# THE TASK
The answer must be a single number: the count of lines in these records that hold "about".

# SUPPLIED RECORDS
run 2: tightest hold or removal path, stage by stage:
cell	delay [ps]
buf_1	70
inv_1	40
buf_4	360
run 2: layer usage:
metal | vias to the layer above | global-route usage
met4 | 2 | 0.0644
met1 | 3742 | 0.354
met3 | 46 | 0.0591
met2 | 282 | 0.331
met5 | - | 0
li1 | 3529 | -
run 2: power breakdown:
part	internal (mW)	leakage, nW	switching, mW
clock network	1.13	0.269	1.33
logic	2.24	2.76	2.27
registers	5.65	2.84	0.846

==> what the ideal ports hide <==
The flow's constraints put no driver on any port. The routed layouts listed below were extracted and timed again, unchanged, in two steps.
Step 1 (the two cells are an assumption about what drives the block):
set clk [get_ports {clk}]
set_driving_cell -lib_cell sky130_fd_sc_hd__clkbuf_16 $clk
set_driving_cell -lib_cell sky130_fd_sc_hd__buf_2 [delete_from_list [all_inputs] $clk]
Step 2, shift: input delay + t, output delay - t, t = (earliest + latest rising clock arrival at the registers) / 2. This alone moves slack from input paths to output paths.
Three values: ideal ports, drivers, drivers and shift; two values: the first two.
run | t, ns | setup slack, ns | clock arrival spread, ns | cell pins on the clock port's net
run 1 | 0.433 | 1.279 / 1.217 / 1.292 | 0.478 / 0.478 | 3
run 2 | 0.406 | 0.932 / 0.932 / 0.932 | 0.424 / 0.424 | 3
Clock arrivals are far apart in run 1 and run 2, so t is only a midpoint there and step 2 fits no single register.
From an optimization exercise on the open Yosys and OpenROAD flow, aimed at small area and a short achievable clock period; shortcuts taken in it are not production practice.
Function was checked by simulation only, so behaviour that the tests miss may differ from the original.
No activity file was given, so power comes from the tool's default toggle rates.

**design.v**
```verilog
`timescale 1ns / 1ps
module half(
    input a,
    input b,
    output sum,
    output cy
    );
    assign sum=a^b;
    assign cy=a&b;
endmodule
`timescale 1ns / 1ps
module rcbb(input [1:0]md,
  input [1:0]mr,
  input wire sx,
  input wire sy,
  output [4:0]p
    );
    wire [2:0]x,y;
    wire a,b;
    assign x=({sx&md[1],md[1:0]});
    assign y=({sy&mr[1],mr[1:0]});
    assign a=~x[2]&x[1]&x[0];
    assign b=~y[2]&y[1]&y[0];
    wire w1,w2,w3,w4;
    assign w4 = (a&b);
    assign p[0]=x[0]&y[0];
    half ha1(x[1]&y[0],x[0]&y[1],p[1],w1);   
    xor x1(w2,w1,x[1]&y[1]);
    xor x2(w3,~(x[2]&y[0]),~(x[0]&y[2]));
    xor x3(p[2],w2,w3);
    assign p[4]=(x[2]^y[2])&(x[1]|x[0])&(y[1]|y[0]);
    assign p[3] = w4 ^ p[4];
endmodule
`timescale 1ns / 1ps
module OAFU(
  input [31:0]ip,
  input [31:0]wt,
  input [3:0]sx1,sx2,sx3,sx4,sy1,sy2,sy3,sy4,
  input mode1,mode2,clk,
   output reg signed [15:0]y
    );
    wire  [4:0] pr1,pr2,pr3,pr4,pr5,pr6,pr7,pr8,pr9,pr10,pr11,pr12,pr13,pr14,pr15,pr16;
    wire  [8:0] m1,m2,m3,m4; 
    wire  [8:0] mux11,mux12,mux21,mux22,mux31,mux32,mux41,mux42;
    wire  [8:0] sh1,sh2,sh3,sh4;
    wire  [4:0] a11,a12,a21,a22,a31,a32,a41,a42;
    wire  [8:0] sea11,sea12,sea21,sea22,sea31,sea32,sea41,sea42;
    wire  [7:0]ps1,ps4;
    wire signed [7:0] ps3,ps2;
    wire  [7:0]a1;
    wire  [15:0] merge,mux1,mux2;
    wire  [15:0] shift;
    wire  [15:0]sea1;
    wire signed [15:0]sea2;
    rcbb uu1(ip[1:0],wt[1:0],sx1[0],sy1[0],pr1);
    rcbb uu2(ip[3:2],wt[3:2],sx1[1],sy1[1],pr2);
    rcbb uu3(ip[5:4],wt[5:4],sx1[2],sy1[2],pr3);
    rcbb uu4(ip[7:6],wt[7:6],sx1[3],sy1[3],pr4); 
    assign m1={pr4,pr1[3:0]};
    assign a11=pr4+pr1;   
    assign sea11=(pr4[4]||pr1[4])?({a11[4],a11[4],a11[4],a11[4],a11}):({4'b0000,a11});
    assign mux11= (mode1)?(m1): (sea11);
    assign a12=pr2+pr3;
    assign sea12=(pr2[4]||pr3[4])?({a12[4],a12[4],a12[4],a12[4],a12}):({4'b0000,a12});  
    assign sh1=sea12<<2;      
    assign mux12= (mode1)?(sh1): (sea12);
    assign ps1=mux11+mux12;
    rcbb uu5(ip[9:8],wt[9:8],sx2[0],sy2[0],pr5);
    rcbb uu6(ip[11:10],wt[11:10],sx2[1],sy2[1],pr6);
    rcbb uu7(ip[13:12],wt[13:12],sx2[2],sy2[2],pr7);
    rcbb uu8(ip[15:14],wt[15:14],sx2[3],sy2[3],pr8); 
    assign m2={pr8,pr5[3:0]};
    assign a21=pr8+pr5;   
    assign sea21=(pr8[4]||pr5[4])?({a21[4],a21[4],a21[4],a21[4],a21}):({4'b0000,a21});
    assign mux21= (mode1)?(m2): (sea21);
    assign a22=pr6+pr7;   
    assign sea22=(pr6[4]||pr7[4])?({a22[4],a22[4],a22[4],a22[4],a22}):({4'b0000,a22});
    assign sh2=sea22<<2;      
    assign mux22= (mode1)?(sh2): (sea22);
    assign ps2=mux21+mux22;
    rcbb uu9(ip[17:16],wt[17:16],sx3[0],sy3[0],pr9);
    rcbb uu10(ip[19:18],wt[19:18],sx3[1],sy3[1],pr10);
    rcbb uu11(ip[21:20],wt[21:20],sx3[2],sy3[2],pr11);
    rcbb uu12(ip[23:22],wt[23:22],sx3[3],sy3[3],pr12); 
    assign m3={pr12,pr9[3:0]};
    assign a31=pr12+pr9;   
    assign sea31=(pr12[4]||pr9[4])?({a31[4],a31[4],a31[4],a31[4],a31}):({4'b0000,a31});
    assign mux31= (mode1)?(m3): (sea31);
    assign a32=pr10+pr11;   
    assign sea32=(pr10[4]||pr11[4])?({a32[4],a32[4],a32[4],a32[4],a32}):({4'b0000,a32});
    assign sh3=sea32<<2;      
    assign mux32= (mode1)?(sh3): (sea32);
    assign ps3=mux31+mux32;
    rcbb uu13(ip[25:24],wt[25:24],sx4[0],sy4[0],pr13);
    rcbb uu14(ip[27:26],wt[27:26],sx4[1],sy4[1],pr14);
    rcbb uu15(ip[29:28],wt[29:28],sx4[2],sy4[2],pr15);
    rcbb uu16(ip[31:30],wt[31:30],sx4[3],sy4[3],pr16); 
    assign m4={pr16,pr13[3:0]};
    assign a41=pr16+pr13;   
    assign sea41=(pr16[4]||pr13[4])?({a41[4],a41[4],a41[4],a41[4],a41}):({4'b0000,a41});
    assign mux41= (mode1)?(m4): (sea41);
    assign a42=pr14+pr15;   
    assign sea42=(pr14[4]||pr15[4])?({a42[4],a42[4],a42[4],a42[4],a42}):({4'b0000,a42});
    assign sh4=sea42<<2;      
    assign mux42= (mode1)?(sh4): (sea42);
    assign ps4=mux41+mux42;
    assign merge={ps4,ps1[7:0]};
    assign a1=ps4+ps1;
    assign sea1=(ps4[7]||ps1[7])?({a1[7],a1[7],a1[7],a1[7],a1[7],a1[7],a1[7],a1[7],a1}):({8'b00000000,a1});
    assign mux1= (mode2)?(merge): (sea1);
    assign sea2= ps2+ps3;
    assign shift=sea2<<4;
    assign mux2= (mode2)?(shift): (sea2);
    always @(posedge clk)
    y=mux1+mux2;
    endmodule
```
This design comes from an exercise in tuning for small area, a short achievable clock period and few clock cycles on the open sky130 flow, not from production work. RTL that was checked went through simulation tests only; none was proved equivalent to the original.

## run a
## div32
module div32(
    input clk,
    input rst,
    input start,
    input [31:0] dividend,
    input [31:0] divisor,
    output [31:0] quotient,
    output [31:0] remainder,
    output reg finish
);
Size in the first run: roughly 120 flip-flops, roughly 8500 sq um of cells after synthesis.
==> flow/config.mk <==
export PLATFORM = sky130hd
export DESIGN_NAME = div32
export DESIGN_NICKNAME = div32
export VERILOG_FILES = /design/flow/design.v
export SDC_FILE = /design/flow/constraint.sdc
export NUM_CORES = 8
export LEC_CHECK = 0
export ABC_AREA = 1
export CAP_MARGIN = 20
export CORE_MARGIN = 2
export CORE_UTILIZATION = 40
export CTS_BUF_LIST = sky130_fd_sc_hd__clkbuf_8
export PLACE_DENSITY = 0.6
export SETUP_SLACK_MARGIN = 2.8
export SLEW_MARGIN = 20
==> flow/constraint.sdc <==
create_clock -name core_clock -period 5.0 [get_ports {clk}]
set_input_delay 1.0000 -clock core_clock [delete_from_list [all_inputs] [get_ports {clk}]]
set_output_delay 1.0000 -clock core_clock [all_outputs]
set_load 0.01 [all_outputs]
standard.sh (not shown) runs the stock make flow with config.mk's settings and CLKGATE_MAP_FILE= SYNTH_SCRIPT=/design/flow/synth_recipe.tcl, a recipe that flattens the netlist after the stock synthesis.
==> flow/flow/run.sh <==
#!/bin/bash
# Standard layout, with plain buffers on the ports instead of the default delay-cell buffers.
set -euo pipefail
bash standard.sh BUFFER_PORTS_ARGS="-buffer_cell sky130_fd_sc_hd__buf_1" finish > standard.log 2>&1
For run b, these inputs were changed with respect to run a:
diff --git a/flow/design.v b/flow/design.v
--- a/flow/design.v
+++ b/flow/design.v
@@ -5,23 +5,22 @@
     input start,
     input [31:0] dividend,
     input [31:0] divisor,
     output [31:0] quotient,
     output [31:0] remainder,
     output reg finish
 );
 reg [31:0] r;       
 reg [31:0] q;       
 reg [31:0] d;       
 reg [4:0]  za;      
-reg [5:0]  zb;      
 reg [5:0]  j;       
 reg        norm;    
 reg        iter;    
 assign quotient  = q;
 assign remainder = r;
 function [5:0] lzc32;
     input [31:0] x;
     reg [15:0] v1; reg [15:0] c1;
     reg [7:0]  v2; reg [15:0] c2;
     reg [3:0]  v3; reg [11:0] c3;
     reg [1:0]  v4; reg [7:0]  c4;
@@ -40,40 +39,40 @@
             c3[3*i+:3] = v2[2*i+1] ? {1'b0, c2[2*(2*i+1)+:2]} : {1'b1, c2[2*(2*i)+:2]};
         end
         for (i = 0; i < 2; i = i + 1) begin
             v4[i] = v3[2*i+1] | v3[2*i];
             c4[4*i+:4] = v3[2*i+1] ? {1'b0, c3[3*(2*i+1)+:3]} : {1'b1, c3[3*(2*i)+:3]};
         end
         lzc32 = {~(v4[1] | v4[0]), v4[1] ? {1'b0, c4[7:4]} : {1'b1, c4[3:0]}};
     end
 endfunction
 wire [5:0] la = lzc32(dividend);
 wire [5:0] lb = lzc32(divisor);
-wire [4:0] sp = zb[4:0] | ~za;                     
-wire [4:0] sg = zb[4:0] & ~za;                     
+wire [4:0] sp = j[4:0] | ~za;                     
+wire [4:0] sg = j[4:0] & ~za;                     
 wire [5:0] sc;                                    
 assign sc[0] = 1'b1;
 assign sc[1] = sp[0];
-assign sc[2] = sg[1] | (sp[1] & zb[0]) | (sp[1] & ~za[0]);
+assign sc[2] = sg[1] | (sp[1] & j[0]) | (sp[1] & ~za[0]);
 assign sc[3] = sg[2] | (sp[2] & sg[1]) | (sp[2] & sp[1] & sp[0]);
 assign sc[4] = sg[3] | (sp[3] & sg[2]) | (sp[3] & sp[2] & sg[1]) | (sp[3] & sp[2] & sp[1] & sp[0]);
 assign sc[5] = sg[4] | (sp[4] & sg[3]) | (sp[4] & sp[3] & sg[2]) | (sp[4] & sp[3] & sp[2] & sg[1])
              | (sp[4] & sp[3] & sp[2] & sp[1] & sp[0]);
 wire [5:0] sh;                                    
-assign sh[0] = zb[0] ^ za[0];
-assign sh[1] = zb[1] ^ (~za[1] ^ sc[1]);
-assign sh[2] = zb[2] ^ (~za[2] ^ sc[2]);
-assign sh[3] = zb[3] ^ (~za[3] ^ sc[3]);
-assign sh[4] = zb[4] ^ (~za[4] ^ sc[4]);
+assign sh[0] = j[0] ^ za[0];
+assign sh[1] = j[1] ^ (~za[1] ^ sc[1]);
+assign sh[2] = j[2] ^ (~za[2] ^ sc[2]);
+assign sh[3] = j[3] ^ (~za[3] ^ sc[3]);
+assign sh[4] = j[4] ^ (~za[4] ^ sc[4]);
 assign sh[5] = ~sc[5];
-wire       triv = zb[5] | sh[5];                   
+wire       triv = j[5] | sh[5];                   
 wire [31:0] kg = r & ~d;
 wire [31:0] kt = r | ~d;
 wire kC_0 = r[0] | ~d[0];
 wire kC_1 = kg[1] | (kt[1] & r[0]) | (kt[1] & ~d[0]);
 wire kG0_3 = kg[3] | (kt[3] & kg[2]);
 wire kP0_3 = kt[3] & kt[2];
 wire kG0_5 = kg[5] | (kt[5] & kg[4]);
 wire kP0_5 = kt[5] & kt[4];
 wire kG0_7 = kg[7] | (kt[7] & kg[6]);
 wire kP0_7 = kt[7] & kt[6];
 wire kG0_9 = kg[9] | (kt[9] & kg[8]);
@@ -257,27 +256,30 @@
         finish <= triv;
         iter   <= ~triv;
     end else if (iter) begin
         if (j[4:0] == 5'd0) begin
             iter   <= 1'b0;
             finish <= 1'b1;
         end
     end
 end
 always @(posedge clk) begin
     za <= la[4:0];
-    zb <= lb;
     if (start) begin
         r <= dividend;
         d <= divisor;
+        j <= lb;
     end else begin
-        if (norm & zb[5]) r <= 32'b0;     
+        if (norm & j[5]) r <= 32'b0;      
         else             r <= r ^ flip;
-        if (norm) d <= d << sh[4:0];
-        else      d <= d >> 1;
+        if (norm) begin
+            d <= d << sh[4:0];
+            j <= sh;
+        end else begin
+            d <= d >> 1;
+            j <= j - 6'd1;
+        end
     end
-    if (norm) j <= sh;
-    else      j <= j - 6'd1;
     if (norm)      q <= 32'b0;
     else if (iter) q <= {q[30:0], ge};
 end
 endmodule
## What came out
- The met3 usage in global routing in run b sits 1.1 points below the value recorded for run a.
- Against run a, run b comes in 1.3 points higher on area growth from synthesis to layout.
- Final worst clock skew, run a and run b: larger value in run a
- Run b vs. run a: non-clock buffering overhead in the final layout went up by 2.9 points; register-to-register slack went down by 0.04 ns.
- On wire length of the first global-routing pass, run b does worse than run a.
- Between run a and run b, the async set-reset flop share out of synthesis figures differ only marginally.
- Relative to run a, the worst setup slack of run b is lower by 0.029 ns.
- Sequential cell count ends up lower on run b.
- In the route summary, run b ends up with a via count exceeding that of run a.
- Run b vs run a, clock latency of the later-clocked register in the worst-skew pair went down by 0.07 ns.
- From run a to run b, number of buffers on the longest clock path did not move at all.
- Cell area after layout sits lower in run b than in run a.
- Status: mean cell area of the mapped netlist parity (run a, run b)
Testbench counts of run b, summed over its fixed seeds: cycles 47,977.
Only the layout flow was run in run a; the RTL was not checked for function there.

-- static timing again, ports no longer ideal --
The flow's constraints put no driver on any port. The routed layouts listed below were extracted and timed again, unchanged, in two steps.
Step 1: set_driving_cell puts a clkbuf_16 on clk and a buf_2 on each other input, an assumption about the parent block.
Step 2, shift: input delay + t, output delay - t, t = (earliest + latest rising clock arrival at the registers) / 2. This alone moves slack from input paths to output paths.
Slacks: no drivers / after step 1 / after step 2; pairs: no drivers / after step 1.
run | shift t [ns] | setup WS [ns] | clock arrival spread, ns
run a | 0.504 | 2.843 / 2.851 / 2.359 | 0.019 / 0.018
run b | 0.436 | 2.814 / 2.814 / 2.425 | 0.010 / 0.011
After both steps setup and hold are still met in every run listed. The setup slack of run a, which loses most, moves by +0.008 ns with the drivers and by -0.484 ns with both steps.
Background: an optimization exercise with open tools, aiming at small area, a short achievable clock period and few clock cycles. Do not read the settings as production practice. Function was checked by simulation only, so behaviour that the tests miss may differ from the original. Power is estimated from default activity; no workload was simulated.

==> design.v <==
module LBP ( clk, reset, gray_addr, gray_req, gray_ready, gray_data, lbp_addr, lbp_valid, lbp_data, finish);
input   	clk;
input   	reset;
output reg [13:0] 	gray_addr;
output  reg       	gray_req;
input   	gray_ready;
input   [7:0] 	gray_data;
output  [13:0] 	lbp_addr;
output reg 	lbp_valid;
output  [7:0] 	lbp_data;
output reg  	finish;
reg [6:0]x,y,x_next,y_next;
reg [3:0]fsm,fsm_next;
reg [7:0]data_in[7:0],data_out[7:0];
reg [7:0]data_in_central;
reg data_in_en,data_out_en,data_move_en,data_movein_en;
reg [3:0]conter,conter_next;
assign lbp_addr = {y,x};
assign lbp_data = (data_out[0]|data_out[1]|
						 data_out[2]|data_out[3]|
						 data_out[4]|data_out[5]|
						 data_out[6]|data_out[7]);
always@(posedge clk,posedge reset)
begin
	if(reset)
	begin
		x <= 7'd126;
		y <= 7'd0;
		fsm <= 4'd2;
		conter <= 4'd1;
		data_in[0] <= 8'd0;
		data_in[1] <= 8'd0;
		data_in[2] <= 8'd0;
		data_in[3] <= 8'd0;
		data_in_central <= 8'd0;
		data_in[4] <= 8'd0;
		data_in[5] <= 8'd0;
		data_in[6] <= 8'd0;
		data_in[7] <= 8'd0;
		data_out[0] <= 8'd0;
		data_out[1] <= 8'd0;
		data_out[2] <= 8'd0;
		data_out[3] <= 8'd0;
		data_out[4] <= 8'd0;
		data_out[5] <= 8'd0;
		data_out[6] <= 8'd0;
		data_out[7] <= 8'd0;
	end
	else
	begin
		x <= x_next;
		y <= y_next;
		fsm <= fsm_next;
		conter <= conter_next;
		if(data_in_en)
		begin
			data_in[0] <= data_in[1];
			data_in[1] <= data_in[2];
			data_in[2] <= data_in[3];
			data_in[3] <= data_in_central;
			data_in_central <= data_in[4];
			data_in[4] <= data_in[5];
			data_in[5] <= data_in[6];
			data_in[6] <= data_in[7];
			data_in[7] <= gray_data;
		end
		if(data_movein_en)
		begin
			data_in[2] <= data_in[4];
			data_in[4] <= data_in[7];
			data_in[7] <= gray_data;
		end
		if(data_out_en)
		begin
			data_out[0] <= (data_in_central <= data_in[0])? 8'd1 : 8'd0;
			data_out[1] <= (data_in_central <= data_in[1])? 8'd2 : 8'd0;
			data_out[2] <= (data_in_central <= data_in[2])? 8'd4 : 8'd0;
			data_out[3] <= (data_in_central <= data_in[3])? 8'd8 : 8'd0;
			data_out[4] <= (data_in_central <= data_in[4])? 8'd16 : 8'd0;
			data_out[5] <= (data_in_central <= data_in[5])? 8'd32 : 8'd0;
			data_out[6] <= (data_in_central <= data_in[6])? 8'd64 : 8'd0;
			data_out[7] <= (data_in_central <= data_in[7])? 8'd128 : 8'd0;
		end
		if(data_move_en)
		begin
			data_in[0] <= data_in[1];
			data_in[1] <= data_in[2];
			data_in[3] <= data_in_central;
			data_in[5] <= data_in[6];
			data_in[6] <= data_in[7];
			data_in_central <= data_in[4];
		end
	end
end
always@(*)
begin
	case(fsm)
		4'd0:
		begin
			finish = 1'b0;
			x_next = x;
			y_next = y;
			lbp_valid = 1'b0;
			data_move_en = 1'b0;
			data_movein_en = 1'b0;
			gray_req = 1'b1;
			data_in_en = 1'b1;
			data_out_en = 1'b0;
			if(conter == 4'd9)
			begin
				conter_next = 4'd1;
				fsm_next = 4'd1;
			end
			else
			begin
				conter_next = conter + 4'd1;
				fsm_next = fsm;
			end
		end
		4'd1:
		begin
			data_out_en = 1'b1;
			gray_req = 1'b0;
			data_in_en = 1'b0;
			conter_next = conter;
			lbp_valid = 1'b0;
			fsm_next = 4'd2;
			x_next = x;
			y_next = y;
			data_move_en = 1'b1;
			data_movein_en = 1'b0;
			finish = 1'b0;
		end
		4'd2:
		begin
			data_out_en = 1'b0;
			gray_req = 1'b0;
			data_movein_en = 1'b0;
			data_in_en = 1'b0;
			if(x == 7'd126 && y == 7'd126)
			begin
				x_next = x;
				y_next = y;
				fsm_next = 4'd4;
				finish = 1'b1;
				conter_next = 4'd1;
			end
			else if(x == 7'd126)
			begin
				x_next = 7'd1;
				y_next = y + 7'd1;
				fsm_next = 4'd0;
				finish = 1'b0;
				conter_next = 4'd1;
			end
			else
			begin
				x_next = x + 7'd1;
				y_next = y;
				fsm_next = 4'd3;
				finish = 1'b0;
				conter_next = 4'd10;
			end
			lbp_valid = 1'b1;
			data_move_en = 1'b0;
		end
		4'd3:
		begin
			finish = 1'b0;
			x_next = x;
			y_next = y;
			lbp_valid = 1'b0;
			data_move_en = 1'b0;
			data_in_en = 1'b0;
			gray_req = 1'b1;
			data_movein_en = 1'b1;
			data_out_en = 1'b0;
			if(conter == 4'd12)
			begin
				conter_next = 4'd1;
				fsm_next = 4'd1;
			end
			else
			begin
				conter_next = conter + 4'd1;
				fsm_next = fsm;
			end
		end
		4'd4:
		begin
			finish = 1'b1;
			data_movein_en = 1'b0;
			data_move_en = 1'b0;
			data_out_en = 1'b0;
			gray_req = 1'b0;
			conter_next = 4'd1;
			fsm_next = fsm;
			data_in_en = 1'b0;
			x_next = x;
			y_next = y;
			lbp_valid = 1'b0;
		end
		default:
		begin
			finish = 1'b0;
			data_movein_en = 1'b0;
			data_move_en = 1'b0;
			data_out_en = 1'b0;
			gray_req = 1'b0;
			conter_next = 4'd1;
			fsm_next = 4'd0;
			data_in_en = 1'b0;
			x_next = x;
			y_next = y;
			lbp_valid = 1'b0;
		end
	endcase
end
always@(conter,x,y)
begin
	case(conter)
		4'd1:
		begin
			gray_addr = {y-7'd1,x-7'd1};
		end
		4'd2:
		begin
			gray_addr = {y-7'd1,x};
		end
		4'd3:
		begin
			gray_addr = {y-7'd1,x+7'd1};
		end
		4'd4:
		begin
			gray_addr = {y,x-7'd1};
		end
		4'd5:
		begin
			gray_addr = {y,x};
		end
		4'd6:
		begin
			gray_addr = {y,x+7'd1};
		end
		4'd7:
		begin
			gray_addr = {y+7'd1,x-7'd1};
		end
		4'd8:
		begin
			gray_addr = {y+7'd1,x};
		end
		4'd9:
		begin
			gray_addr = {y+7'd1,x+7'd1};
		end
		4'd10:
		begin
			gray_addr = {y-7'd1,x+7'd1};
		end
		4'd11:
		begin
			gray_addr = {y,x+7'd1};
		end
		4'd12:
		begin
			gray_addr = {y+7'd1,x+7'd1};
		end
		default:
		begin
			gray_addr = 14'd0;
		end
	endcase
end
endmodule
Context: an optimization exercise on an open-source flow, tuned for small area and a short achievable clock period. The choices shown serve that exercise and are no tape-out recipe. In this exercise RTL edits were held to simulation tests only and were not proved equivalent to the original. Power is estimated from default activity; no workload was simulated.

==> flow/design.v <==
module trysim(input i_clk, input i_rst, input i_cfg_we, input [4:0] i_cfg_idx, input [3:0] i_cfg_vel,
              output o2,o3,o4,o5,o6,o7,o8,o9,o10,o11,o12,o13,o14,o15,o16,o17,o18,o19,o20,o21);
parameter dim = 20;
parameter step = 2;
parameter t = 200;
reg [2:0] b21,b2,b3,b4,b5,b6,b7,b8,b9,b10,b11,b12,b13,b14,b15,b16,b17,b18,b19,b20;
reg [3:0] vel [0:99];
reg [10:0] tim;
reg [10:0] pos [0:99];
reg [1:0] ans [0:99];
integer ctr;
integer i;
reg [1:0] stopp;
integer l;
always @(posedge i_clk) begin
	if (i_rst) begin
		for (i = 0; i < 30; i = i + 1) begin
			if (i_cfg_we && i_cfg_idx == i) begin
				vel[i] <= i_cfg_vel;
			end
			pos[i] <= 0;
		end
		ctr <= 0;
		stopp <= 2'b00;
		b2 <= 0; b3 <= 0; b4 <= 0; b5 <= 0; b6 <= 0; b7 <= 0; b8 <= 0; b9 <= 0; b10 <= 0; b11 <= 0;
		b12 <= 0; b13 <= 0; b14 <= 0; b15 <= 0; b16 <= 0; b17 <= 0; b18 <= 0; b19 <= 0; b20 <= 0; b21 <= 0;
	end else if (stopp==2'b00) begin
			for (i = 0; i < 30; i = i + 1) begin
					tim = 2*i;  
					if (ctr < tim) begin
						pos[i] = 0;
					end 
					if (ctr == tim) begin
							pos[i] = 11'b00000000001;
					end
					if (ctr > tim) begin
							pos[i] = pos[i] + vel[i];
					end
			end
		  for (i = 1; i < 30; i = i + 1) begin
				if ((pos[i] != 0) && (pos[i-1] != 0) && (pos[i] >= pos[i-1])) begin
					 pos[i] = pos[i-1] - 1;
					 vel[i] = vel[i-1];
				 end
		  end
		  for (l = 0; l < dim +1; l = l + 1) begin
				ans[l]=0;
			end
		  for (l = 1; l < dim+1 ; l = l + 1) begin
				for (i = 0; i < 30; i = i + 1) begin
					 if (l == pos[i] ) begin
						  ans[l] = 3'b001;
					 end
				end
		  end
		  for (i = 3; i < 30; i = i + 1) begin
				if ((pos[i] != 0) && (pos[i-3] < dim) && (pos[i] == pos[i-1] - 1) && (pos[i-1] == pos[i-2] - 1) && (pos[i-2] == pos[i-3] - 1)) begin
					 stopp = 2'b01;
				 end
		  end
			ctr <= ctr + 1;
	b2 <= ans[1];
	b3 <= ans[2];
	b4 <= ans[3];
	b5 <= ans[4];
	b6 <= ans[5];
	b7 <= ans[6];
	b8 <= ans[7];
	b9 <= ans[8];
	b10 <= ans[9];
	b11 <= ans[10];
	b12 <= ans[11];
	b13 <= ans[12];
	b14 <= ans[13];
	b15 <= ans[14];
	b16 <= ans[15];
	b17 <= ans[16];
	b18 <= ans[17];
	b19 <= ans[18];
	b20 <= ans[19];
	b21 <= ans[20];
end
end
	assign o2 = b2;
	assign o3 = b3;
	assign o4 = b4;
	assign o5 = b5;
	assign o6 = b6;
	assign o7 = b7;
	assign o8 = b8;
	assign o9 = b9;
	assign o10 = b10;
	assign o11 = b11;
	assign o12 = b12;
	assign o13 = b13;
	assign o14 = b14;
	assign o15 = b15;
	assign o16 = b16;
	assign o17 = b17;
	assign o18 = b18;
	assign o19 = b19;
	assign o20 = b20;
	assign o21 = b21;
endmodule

# SOLUTION TO THIS TASK
2